Data for processing Start Marker

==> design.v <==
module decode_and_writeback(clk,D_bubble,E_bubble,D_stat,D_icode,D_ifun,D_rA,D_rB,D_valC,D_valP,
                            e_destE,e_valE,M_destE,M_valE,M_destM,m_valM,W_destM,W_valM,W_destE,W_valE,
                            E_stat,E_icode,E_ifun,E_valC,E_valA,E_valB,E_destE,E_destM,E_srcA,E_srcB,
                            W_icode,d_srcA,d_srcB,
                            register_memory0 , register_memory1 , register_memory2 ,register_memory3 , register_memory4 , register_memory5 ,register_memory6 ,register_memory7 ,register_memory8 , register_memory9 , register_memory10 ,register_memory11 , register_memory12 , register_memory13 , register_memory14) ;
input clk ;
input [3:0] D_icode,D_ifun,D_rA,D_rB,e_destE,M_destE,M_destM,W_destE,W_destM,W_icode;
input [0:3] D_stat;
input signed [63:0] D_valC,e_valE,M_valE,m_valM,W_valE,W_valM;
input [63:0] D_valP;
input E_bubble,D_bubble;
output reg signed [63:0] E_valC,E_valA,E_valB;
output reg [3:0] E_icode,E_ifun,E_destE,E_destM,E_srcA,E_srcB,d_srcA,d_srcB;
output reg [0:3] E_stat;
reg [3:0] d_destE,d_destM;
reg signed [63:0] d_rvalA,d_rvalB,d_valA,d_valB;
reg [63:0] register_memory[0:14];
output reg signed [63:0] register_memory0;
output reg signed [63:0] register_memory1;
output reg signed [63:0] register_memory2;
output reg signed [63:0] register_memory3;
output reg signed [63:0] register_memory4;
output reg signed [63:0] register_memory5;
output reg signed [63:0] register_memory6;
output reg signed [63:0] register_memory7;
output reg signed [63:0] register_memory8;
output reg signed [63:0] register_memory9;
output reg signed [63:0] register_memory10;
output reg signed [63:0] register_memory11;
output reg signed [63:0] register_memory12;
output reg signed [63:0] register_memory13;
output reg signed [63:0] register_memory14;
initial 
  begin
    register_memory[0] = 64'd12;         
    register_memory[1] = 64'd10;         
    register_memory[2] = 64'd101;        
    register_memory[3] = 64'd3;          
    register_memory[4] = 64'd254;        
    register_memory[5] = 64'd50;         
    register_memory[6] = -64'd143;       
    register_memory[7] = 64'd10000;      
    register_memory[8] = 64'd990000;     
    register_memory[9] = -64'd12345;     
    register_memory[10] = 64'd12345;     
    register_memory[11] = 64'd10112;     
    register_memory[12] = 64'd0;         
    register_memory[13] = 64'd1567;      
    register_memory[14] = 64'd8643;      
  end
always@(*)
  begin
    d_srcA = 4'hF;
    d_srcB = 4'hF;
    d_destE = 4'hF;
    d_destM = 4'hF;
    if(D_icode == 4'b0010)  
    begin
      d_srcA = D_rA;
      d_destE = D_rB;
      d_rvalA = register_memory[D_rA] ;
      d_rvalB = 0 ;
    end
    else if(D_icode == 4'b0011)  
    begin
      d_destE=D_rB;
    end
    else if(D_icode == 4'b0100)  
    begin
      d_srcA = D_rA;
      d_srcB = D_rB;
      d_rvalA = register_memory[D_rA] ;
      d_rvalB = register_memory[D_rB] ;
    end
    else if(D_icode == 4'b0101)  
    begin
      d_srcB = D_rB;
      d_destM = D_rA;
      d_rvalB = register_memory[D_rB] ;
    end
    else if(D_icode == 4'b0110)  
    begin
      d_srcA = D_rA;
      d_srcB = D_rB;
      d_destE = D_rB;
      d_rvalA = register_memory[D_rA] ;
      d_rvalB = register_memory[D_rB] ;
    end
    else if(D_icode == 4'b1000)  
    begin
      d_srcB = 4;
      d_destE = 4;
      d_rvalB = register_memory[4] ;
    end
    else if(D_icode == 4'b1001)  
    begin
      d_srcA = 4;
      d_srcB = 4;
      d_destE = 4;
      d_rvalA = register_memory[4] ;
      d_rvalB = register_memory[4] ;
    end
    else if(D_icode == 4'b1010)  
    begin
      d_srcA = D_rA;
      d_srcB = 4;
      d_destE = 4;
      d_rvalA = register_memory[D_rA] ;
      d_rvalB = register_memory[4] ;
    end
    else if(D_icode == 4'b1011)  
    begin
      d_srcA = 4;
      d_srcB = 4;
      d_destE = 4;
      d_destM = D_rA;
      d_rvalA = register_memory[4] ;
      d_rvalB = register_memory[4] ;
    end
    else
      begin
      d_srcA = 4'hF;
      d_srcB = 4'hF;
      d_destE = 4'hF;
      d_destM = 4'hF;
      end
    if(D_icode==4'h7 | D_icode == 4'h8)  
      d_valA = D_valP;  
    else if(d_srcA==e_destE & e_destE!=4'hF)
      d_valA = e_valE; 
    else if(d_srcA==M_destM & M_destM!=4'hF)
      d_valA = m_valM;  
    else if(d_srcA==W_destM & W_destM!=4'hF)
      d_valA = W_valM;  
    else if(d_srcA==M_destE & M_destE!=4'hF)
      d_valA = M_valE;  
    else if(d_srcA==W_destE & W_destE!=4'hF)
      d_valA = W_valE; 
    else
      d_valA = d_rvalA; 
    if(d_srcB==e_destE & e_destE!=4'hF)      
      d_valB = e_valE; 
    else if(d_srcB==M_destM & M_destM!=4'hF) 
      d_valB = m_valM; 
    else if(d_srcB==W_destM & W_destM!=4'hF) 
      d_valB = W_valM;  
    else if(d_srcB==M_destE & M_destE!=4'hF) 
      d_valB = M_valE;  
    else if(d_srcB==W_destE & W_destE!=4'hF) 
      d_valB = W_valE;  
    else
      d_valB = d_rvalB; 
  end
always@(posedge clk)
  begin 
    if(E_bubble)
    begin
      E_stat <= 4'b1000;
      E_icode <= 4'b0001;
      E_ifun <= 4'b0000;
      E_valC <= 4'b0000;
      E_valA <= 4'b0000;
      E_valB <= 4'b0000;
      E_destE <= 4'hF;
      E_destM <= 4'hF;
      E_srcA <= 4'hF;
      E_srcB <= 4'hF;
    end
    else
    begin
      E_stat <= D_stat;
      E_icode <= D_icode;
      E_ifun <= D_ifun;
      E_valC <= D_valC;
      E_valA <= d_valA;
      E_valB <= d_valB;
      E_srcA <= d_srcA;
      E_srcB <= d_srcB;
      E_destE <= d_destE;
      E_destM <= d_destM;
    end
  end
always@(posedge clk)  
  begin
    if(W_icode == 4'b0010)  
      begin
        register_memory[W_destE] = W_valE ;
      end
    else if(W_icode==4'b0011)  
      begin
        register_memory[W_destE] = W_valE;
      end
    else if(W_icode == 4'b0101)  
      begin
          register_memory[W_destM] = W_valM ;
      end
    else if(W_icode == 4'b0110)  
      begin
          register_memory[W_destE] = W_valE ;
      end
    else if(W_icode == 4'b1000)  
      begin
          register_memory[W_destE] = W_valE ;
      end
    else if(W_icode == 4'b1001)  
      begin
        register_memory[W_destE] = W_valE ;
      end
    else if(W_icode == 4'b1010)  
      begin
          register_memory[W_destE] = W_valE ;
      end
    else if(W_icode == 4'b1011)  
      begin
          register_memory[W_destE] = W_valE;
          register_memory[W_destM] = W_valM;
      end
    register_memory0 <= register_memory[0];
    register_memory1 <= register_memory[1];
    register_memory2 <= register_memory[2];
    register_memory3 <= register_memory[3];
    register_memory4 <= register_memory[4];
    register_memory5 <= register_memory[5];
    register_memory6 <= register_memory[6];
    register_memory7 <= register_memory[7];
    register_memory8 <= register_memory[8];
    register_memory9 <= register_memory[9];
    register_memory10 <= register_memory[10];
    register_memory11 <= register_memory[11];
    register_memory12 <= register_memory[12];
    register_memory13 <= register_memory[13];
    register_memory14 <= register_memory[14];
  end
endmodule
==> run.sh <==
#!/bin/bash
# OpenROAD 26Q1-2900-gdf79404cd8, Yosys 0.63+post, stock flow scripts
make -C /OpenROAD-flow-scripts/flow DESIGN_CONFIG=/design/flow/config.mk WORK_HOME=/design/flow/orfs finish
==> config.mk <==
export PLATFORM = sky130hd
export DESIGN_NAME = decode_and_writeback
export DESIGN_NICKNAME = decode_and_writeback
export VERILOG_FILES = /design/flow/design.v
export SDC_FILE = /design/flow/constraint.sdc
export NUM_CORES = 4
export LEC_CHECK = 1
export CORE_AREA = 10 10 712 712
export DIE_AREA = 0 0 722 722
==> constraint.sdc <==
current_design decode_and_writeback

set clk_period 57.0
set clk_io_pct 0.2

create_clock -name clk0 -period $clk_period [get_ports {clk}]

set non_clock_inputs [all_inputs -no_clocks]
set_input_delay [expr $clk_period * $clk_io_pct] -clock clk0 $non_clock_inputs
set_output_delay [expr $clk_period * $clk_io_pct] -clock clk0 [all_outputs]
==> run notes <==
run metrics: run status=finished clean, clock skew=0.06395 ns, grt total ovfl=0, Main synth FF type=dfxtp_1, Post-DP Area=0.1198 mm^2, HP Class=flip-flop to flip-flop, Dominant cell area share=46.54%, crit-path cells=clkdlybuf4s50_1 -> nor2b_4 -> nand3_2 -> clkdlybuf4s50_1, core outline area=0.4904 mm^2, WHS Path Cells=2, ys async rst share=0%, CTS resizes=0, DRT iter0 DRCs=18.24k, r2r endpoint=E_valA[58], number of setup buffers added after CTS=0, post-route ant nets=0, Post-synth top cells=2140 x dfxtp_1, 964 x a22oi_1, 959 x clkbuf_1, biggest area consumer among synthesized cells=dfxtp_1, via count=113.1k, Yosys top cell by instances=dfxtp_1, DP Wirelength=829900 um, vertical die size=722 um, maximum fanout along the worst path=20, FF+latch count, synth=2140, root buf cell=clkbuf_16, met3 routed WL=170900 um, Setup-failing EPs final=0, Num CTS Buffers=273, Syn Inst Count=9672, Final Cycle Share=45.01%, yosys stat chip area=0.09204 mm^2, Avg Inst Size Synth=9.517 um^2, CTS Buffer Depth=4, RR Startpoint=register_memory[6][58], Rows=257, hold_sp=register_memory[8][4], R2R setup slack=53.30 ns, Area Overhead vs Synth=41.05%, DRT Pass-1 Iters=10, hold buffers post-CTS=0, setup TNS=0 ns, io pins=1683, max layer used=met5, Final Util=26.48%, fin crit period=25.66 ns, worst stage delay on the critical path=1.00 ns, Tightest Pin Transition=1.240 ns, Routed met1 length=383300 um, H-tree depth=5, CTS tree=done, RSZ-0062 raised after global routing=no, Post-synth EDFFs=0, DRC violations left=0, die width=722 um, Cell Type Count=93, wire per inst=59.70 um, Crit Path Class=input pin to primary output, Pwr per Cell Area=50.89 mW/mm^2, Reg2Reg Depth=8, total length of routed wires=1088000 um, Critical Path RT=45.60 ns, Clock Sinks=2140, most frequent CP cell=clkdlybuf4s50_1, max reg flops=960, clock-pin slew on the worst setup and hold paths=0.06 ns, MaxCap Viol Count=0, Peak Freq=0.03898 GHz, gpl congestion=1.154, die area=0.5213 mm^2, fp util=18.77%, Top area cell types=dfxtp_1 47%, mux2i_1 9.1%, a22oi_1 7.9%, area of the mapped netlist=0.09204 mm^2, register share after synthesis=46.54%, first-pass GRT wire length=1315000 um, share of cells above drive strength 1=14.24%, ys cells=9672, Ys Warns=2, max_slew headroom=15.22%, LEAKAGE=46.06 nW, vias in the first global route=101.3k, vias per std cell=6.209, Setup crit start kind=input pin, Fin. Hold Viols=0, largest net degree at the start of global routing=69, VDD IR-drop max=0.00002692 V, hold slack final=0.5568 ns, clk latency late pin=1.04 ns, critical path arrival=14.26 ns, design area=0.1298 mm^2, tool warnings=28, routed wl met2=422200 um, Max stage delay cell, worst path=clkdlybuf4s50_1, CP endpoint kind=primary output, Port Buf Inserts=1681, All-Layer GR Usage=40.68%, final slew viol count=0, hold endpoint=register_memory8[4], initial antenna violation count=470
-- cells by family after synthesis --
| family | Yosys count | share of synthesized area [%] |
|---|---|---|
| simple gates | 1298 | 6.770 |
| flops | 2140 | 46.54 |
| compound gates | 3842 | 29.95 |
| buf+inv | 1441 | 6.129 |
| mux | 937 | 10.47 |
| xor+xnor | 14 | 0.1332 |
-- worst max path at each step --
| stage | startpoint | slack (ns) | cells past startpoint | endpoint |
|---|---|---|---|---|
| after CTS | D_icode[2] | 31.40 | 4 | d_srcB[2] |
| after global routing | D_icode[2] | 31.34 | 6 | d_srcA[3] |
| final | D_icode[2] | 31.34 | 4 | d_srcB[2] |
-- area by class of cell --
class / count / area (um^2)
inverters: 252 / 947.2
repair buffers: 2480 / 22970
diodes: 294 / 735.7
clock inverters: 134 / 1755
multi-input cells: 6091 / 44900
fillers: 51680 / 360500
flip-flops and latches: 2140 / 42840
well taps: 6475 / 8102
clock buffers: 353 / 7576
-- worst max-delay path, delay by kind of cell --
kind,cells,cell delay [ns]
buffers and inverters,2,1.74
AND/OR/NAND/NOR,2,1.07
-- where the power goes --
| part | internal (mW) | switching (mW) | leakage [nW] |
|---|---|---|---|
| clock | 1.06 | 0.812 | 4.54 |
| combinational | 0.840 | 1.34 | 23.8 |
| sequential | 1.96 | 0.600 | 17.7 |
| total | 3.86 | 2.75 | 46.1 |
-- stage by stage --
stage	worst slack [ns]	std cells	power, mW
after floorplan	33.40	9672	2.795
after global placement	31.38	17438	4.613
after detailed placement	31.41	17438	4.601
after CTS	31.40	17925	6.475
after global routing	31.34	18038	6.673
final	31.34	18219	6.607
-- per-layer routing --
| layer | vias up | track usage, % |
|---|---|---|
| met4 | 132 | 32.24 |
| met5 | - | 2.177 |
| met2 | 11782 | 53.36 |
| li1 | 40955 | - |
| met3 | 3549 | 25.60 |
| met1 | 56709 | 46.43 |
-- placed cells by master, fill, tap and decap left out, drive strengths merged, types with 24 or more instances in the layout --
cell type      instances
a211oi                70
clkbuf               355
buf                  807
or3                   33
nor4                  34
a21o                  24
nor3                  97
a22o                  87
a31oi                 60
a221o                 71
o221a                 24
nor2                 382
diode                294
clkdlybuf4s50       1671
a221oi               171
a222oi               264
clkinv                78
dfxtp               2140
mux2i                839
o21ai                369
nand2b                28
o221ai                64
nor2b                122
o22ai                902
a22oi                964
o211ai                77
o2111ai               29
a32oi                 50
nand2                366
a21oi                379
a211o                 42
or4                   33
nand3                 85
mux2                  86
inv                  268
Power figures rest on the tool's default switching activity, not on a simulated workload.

Data for processing End Marker

> **What you should do**:
Wherever "inverters" appears in the listing, report the line it is on.

> **Problem solution**:
inverters: 252 / 947.2
clock inverters: 134 / 1755
buffers and inverters,2,1.74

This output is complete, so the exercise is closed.